(Extracted data entries)

Start of Block

This is an optimization exercise on Yosys and OpenROAD, whose aim is small area, a short achievable clock period and few clock cycles per item, not a production implementation.
In this exercise RTL edits were held to simulation tests only and were not proved equivalent to the original.

==> design.v <==
module lg_enc (
    input  wire        clk,
    input  wire        rst,           
    input  wire        cmd_valid,
    output wire        cmd_ready,
    input  wire [2:0]  cmd_ec,        
    input  wire        cmd_lossless,  
    input  wire        cmd_trg,
    input  wire        cmd_ev,
    input  wire [4:0]  cmd_pos,
    input  wire        cmd_load,      
    input  wire [11:0] cmd_pred1,
    input  wire [11:0] cmd_pred2,
    input  wire        smp_valid,
    output wire        smp_ready,
    input  wire [11:0] smp_data,
    output reg         out_valid,
    input  wire        out_ready,
    output reg  [31:0] out_data,
    output reg  [5:0]  out_len,
    output reg         out_last
);
    integer i;
    function [1:0] add3;
        input [1:0] x, y;
        reg   [2:0] t;
        begin
            t = x + y;
            add3 = (t >= 3'd6) ? 2'd0 : ((t >= 3'd3) ? t[1:0] - 2'd3 : t[1:0]);
        end
    endfunction
    function [4:0] mod12;
        input [11:0] t;
        input [2:0]  a;
        reg   [1:0]  m3;
        reg   [4:0]  h5, m5, m9, m17;
        reg   [5:0]  h9, h17;
        begin
            m3  = add3(add3(add3(t[1:0], t[3:2]), add3(t[5:4], t[7:6])), add3(t[9:8], t[11:10]));
            h5  = {3'b0, t[1:0]} + {3'b0, t[5:4]} + {3'b0, t[9:8]}
                + {3'b0, ~t[3:2]} + {3'b0, ~t[7:6]} + {3'b0, ~t[11:10]} + 5'd1;
            m5  = (h5 >= 5'd15) ? (h5 - 5'd15) : ((h5 >= 5'd10) ? (h5 - 5'd10) : ((h5 >= 5'd5) ? (h5 - 5'd5) : h5));
            h9  = {3'b0, t[2:0]} + {3'b0, t[8:6]} + {3'b0, ~t[5:3]} + {3'b0, ~t[11:9]} + 6'd4;
            m9  = (h9 >= 6'd27) ? (h9 - 6'd27) : ((h9 >= 6'd18) ? (h9 - 6'd18) : ((h9 >= 6'd9) ? (h9 - 6'd9) : h9));
            h17 = {2'b0, t[3:0]} + {2'b0, t[11:8]} + {2'b0, ~t[7:4]} + 6'd2;
            m17 = (h17 >= 6'd34) ? (h17 - 6'd34) : ((h17 >= 6'd17) ? (h17 - 6'd17) : h17);
            case (a)
                3'd1:    mod12 = {3'd0, m3};
                3'd2:    mod12 = m5;
                3'd3:    mod12 = m9;
                3'd4:    mod12 = m17;
                default: mod12 = 5'd0;
            endcase
        end
    endfunction
    function [4:0] subm;
        input [4:0] y, z, s;
        reg   [5:0] d;
        begin
            d = {1'b0, y} - {1'b0, z};
            subm = d[5] ? (d[4:0] + s) : d[4:0];
        end
    endfunction
    function [4:0] dblsub;
        input [4:0] y, z, s;
        reg   [6:0] d;
        begin
            d = {1'b0, y, 1'b0} - {2'b0, z};
            dblsub = d[6] ? (d[4:0] + s) : ((d[5:0] >= {1'b0, s}) ? (d[4:0] - s) : d[4:0]);
        end
    endfunction
    function [4:0] centre;
        input [4:0] w, s;
        input [3:0] e;
        begin
            centre = (w <= {1'b0, e}) ? w : (w - s);
        end
    endfunction
    reg         c_v;
    reg  [2:0]  c_a;        
    reg  [9:0]  c_hdr;      
    reg         c_load;
    reg  [11:0] c_p1, c_p2;
    reg         cr_o;       
    assign cmd_ready = cr_o;
    reg  [4:0]  j_in;       
    reg  [2:0]  ai;         
    reg         rdy;        
    reg         rdy_n;      
    reg  [1:0]  fcnt;       
    reg  [11:0] f0_x, f1_x;
    reg  [2:0]  f0_a, f1_a;
    reg         f0_first, f1_first;
    reg         s1_v;
    reg  [1:0]  s1_ph;      
    reg  [11:0] s1_x;
    reg  [4:0]  s1_rx;      
    reg  [9:0]  h_l;        
    reg  [9:0]  h_o;        
    reg         s2_v;
    reg  [12:0] s2_q;       
    reg  [2:0]  s2_a;
    reg         s3_v;
    reg  [12:0] s3_y;       
    reg  [2:0]  s3_a;
    reg         s4_v;
    reg  [12:0] s4_u;
    reg  [4:0]  j_w;        
    reg         a_valid;    
    reg  [4:0]  rd_f;       
    reg  [12:0] sr [0:31];
    reg  [12:0] hreg;
    reg         h_v;
    reg         hj;
    wire head_code = a_valid && !hj && !(h_v && rd_f == 5'd31);
    wire adv4  = (hj || !head_code || !h_v) && !(j_w == 5'd31 && a_valid);
    wire wr    = s4_v && adv4;
    wire dr    = !s4_v && (j_w == 5'd0) && a_valid && (hj || (head_code && !h_v));
    wire sh    = wr || dr;
    wire go3   = !s4_v || adv4;
    wire adv3  = s3_v && go3;
    wire go2   = !s3_v || go3;
    wire adv2  = s2_v && go2;
    wire go1   = !s2_v || go2;
    wire prep1 = s1_v && s1_ph[1];
    wire skip  = pop && f0_first && !c_load && (c_a == el);
    wire take  = prep1 || skip;
    wire prep2 = s1_v && s1_ph[0];
    wire adv1  = s1_v && (s1_ph == 2'd0) && go1;
    wire free1 = !s1_v || adv1;
    wire pop   = (fcnt != 2'd0) && free1;
    assign smp_ready = !rdy_n;
    wire push  = smp_valid && rdy;
    reg  [11:0] x1, x2;
    reg  [2:0]  el;         
    reg  [3:0]  e_l;        
    wire [4:0]  s_l   = {e_l, 1'b1};                  
    wire [4:0]  c4095 = {1'b0, {4{e_l[3]}}};          
    reg  [4:0]  rho1;
    reg  [4:0]  rhop;
    wire [11:0] x1e = c_load ? c_p1 : x1;
    wire [11:0] x2e = c_load ? c_p2 : x2;
    wire [13:0] pp;
    ks_add #(14) u_pp (.a({1'b0, x1, 1'b0}), .b(~{2'b0, x2}), .ci(1'b1), .s(pp), .co());
    wire        p_neg = pp[13];
    wire        p_big = !pp[13] && pp[12];
    wire [11:0] mod_in = prep1 ? x1e : (prep2 ? pp[11:0] : f0_x);
    wire [2:0]  mod_a  = prep1 ? c_a : (prep2 ? el : f0_a);
    wire [4:0]  mod_o  = mod12(mod_in, mod_a);
    wire [4:0]  sg_0 = centre(subm(5'd0,  s1_rx, s_l), s_l, e_l);
    wire [4:0]  sg_c = centre(subm(c4095, s1_rx, s_l), s_l, e_l);
    wire [4:0]  sg_p = centre(subm(rhop,  s1_rx, s_l), s_l, e_l);
    wire [4:0]  sg   = p_neg ? sg_0 : (p_big ? sg_c : sg_p);
    wire [7:0]  xh    = s1_x[11:4];
    wire [7:0]  xh_p  = xh + 8'd1;
    wire [7:0]  xh_m  = xh - 8'd1;
    wire        xh_0  = (xh == 8'd0);
    wire        xh_f  = (xh == 8'hFF);
    wire [5:0]  lo_0  = {2'b0, s1_x[3:0]} + {sg_0[4], sg_0};
    wire [5:0]  lo_c  = {2'b0, s1_x[3:0]} + {sg_c[4], sg_c};
    wire [5:0]  lo_p  = {2'b0, s1_x[3:0]} + {sg_p[4], sg_p};
    wire        n_0 = lo_0[5] && xh_0;
    wire        n_c = lo_c[5] && xh_0;
    wire        n_p = lo_p[5] && xh_0;
    wire        b_0 = !lo_0[5] && lo_0[4] && xh_f;
    wire        b_c = !lo_c[5] && lo_c[4] && xh_f;
    wire        b_p = !lo_p[5] && lo_p[4] && xh_f;
    wire [5:0]  lo     = p_neg ? lo_0 : (p_big ? lo_c : lo_p);
    wire        xu_neg = p_neg ? n_0 : (p_big ? n_c : n_p);
    wire        xu_big = p_neg ? b_0 : (p_big ? b_c : b_p);
    wire [7:0]  xu_h   = lo[5] ? xh_m : (lo[4] ? xh_p : xh);
    wire [11:0] xr     = xu_neg ? 12'd0 : (xu_big ? 12'd4095 : {xu_h, lo[3:0]});
    wire [4:0]  rn_0 = dblsub(5'd0,  rho1, s_l);
    wire [4:0]  rn_c = dblsub(c4095, rho1, s_l);
    wire [4:0]  rn_p = dblsub(rhop,  rho1, s_l);
    wire        r1_0 = xu_neg || (!xu_big && p_neg);
    wire        r1_c = !xu_neg && (xu_big || (!p_neg && p_big));
    wire [4:0]  rho1_n = r1_0 ? 5'd0 : (r1_c ? c4095 : rhop);
    wire [4:0]  rhop_n = r1_0 ? rn_0 : (r1_c ? rn_c : rn_p);
    wire [12:0] xmp  = p_neg ? {1'b0, s1_x} : (p_big ? ({1'b0, s1_x} - 13'd4095) : ({1'b0, s1_x} - {1'b0, pp[11:0]}));
    wire [12:0] v    = xmp + {{8{sg[4]}}, sg};
    wire [12:0] y0 = s2_q - (s2_q << s2_a);
    wire [12:0] y1 = y0 + (y0 << {s2_a, 1'b0});
    wire [12:0] y2 = s3_y + ((s3_a == 3'd4) ? 13'd0 : (s3_y << {s3_a, 2'b0}));
    wire [12:0] y3 = y2 + ((s3_a == 3'd1) ? (y2 << 8) : 13'd0);
    wire [12:0] q  = (s3_a == 3'd0) ? s3_y : y3;
    wire [12:0] u  = {q[11:0], 1'b0} ^ {13{q[12]}};
    reg  [12:0] mem [0:31];
    reg  [5:0]  rc  [0:12];     
    function [5:0] rc_add;
        input [5:0] base;
        input [5:0] b;
        input       ci;
        input       ovf;
        reg   [6:0] c;
        reg   [5:0] sm;
        integer k;
        begin
            c[0] = ci;
            for (k = 0; k < 6; k = k + 1) begin
                sm[k]  = base[k] ^ b[k] ^ c[k];
                c[k+1] = (base[k] & b[k]) | (base[k] & c[k]) | (b[k] & c[k]);
            end
            rc_add = (ovf || c[6]) ? 6'd63 : sm;
        end
    endfunction
    wire [18:0] ux = {6'd0, s4_u};
    reg  [5:0]  rc_n [0:12];
    always @* begin
        for (i = 0; i < 12; i = i + 1)
            rc_n[i] = rc_add((j_w == 5'd0) ? 6'd0 : rc[i], ux[i+1 +: 6], s4_u[i], (ux >> (i + 7)) != 19'd0);
        rc_n[12] = ((j_w == 5'd0) ? 6'd0 : rc[12]) + {5'd0, s4_u[12]};
    end
    reg  [3:0]  k_c;
    reg  [5:0]  sl [0:11];
    always @* begin
        k_c = 4'd12;
        for (i = 11; i >= 0; i = i - 1)
            if (!rc[i][5] || rc[i][4:0] == 5'd0)
                k_c = i[3:0];
        for (i = 0; i < 12; i = i + 1)
            sl[i] = rc[i][5] ? 6'd32 : rc[i];
    end
    wire [8:0] lsum = {3'd0, rc[12]} + sl[0] + sl[1] + sl[2] + sl[3] + sl[4] + sl[5]
                    + sl[6] + sl[7] + sl[8] + sl[9] + sl[10] + sl[11];
    wire       raw_c = lsum > 9'd384;
    reg         k_valid;
    reg  [3:0]  k_r;
    reg         raw_r;
    wire [3:0]  k_u   = k_valid ? k_r : k_c;
    wire        raw_u = k_valid ? raw_r : raw_c;
    reg         hdr_pend;    
    reg         cur_v;
    reg  [12:0] cur_ones;    
    reg         cur_fits;    
    reg  [5:0]  cur_len;     
    reg  [12:0] cur_dat;     
    reg         cur_raw;
    reg         cur_last;
    reg  [3:0]  cur_k;
    wire [12:0] uf      = h_v ? hreg : sr[31];
    wire [24:0] rot     = {12'd0, uf} << (4'd12 - k_u);
    wire [12:0] ones_f  = rot[24:12];
    wire [6:0]  tail_f  = {2'b0, ones_f[4:0]} + {3'd0, k_u} + 7'd1;
    wire        fits_f  = (ones_f[12:5] == 8'd0) && (tail_f <= 7'd32);
    wire [12:0] raw13   = uf[0] ? ~{1'b0, uf[12:1]} : {1'b0, uf[12:1]};
    wire [15:0] header  = {raw_u ? 4'd14 : k_u, h_o[9:7], h_o[6], h_o[5], 2'b00, h_o[4:0]};
    reg         sk_v;
    reg  [31:0] sk_data;
    reg  [5:0]  sk_len;
    reg         sk_last;
    wire can_emit = !out_valid || out_ready;
    wire go       = !sk_v;
    wire b_v      = cur_v || (hdr_pend && a_valid);
    wire send_hdr = go && !cur_v && hdr_pend && a_valid;
    wire consume  = go && cur_v && cur_fits;
    wire f_go     = (h_v || head_code) && (cur_v ? (cur_fits && !hdr_pend) : 1'b1);
    wire f_st     = (h_v || head_code) && !cur_v && !hdr_pend;
    wire fetch    = go ? f_go : f_st;
    wire signed [33:0] yv = {2'b10, cur_dat[12:1], 20'd0};
    wire [33:0] ysh     = yv >>> cur_ones[4:0];
    wire [5:0]  lng_len = (cur_ones >= 13'd32) ? 6'd32 : cur_ones[5:0];
    wire [12:0] ones_l  = (cur_ones[12:5] != 8'd0) ? {cur_ones[12:5] - 8'd1, cur_ones[4:0]} : 13'd0;
    wire [6:0]  tail_l  = {2'b0, ones_l[4:0]} + {3'd0, cur_k} + 7'd1;
    wire        fits_l  = (ones_l[12:5] == 8'd0) && (tail_l <= 7'd32);
    reg  [31:0] b_data;
    reg  [5:0]  b_len;
    always @* begin
        if (!cur_v) begin
            b_data = {header, 16'd0};
            b_len  = 6'd16;
        end else if (cur_fits) begin
            b_data = cur_raw ? {cur_dat, 19'd0} : ysh[32:1];
            b_len  = cur_len;
        end else begin
            b_data = 32'hFFFF_FFFF;
            b_len  = lng_len;
        end
    end
    always @(posedge clk) begin
        if (sh) begin
            sr[0] <= s4_u;
            for (i = 1; i < 32; i = i + 1)
                sr[i] <= sr[i-1];
        end
        if (!h_v && head_code && sh && !fetch)
            hreg <= sr[31];
        if (wr)
            for (i = 0; i < 13; i = i + 1)
                rc[i] <= rc_n[i];
        if (!c_v) begin
            c_a    <= (cmd_lossless || cmd_ec > 3'd4) ? 3'd0 : cmd_ec;
            c_hdr  <= {cmd_lossless ? 3'd0 : cmd_ec, cmd_trg, cmd_ev,
                       (cmd_trg | cmd_ev) ? cmd_pos : 5'd0};
            c_load <= cmd_load;
            c_p1   <= cmd_pred1;
            c_p2   <= cmd_pred2;
        end
        if (j_in == 5'd0)
            ai <= c_a;
        if (fcnt == 2'd0 || (fcnt == 2'd1 && pop)) begin
            f0_x     <= smp_data;
            f0_a     <= (j_in == 5'd0) ? c_a : ai;
            f0_first <= (j_in == 5'd0);
        end else if (pop) begin
            f0_x     <= f1_x;
            f0_a     <= f1_a;
            f0_first <= f1_first;
        end
        if (rdy) begin
            f1_x     <= smp_data;
            f1_a     <= (j_in == 5'd0) ? c_a : ai;
            f1_first <= (j_in == 5'd0);
        end
        if (pop) begin
            s1_x  <= f0_x;
            s1_rx <= mod_o;
        end
        if (take)
            h_l <= c_hdr;
        if (j_in == 5'd31)
            h_o <= h_l;
        if (adv1) begin
            s2_q <= v;
            s2_a <= el;
        end
        if (adv2) begin
            s3_y <= (s2_a == 3'd0) ? s2_q : y1;
            s3_a <= s2_a;
        end
        if (adv3)
            s4_u <= u;
        if (k_valid == 1'b0) begin
            k_r   <= k_c;
            raw_r <= raw_c;
        end
        if (can_emit) begin
            out_data <= sk_v ? sk_data : b_data;
            out_len  <= sk_v ? sk_len  : b_len;
            out_last <= sk_v ? sk_last : (cur_v && cur_fits && cur_last);
        end
        if (!sk_v) begin
            sk_data <= b_data;
            sk_len  <= b_len;
            sk_last <= cur_v && cur_fits && cur_last;
        end
        if (fetch) begin
            cur_ones <= ones_f;
            cur_fits <= raw_u || fits_f;
            cur_len  <= raw_u ? 6'd13 : tail_f[5:0];
            cur_dat  <= raw_u ? raw13 : {rot[11:0], 1'b0};
            cur_raw  <= raw_u;
            cur_last <= (rd_f == 5'd31);
            cur_k    <= k_u;
        end else if (go && cur_v && !cur_fits) begin
            cur_ones <= ones_l;
            cur_fits <= fits_l;
            cur_len  <= tail_l[5:0];
        end
        if (rst) begin
            c_v       <= 1'b0;
            j_in      <= 5'd0;
            rdy       <= 1'b0;
            fcnt      <= 2'd0;
            s1_v      <= 1'b0;
            s1_ph     <= 2'd0;
            s2_v      <= 1'b0;
            s3_v      <= 1'b0;
            s4_v      <= 1'b0;
            j_w       <= 5'd0;
            x1        <= 12'd2048;
            x2        <= 12'd2048;
            el        <= 3'd0;
            e_l       <= 4'd0;
            rho1      <= 5'd0;
            rhop      <= 5'd0;
            a_valid   <= 1'b0;
            rd_f      <= 5'd0;
            h_v       <= 1'b0;
            hj        <= 1'b0;
            k_valid   <= 1'b0;
            hdr_pend  <= 1'b0;
            cur_v     <= 1'b0;
            out_valid <= 1'b0;
            sk_v      <= 1'b0;
            cr_o      <= 1'b1;
            rdy_n     <= 1'b1;
        end else begin
            if (!c_v)
                c_v <= cmd_valid;
            else if (take)
                c_v <= 1'b0;
            j_in <= j_in + {4'd0, push};
            fcnt <= fcnt + {1'b0, push} - {1'b0, pop};
            rdy  <= (fcnt + {1'b0, rdy} - {1'b0, pop} < 2'd2) &&
                    ((c_v && !take) || (j_in != 5'd0 && j_in != 5'd31));
            rdy_n <= !((fcnt + {1'b0, rdy} - {1'b0, pop} < 2'd2) &&
                       ((c_v && !take) || (j_in != 5'd0 && j_in != 5'd31)));
            if (pop) begin
                s1_v  <= 1'b1;
                s1_ph <= {f0_first && !skip, 1'b0};
            end else if (adv1) begin
                s1_v  <= 1'b0;
            end
            if (prep1) begin
                s1_ph <= 2'd1;
                el    <= c_a;
                e_l   <= (c_a == 3'd0) ? 4'd0 : (4'd1 << (c_a - 3'd1));
                x1    <= x1e;
                x2    <= x2e;
                rho1  <= mod_o;
            end
            if (prep2) begin
                s1_ph <= 2'd0;
                rhop  <= mod_o;
            end
            if (adv1) begin
                x2   <= x1;
                x1   <= xr;
                rho1 <= rho1_n;
                rhop <= rhop_n;
            end
            if (adv1)
                s2_v <= 1'b1;
            else if (adv2)
                s2_v <= 1'b0;
            if (adv2)
                s3_v <= 1'b1;
            else if (adv3)
                s3_v <= 1'b0;
            if (adv3)
                s4_v <= 1'b1;
            else if (wr)
                s4_v <= 1'b0;
            if (wr) begin
                j_w <= j_w + 5'd1;
                if (j_w == 5'd31) begin
                    a_valid  <= 1'b1;
                    rd_f     <= 5'd0;
                    k_valid  <= 1'b0;
                    hdr_pend <= 1'b1;
                end
            end
            if (a_valid)
                k_valid <= 1'b1;
            if (send_hdr)
                hdr_pend <= 1'b0;
            if (h_v) begin
                if (fetch)
                    h_v <= 1'b0;
            end else if (head_code && sh && !fetch) begin
                h_v <= 1'b1;
            end
            if (sh)
                hj <= 1'b0;
            else if (!h_v && head_code && fetch)
                hj <= 1'b1;
            if (wr && j_w == 5'd31)
                hj <= 1'b0;
            if (fetch) begin
                rd_f <= rd_f + 5'd1;
                if (rd_f == 5'd31)
                    a_valid <= 1'b0;
            end
            if (fetch)
                cur_v <= 1'b1;
            else if (consume)
                cur_v <= 1'b0;
            if (can_emit)
                out_valid <= sk_v || b_v;
            if (sk_v)
                sk_v <= !can_emit;
            else
                sk_v <= b_v && !can_emit;
            cr_o <= c_v ? take : !cmd_valid;
        end
    end
endmodule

End of Block

Scan the entries above, and wherever a line holds the string "header", copy it.

    wire [15:0] header  = {raw_u ? 4'd14 : k_u, h_o[9:7], h_o[6], h_o[5], 2'b00, h_o[4:0]};
            b_data = {header, 16'd0};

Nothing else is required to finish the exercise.